#### [Brief]
Set every entry down again exactly, omitting none.

─── Exercise materials

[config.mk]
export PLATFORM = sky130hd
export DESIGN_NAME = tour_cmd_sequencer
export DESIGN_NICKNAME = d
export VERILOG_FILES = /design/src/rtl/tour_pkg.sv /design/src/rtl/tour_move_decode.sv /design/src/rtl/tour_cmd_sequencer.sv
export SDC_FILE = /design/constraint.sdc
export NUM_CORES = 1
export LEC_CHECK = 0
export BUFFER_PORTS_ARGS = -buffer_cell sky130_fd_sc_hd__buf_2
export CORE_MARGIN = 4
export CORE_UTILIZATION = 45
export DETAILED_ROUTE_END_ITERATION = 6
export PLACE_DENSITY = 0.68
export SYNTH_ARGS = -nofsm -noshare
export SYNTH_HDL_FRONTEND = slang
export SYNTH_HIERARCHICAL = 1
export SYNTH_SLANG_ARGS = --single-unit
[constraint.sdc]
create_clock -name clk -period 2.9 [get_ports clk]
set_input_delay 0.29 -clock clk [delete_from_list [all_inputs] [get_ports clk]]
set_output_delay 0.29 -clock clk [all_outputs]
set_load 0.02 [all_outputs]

──────

#### [Written reply]
[config.mk]
export PLATFORM = sky130hd
export DESIGN_NAME = tour_cmd_sequencer
export DESIGN_NICKNAME = d
export VERILOG_FILES = /design/src/rtl/tour_pkg.sv /design/src/rtl/tour_move_decode.sv /design/src/rtl/tour_cmd_sequencer.sv
export SDC_FILE = /design/constraint.sdc
export NUM_CORES = 1
export LEC_CHECK = 0
export BUFFER_PORTS_ARGS = -buffer_cell sky130_fd_sc_hd__buf_2
export CORE_MARGIN = 4
export CORE_UTILIZATION = 45
export DETAILED_ROUTE_END_ITERATION = 6
export PLACE_DENSITY = 0.68
export SYNTH_ARGS = -nofsm -noshare
export SYNTH_HDL_FRONTEND = slang
export SYNTH_HIERARCHICAL = 1
export SYNTH_SLANG_ARGS = --single-unit
[constraint.sdc]
create_clock -name clk -period 2.9 [get_ports clk]
set_input_delay 0.29 -clock clk [delete_from_list [all_inputs] [get_ports clk]]
set_output_delay 0.29 -clock clk [all_outputs]
set_load 0.02 [all_outputs]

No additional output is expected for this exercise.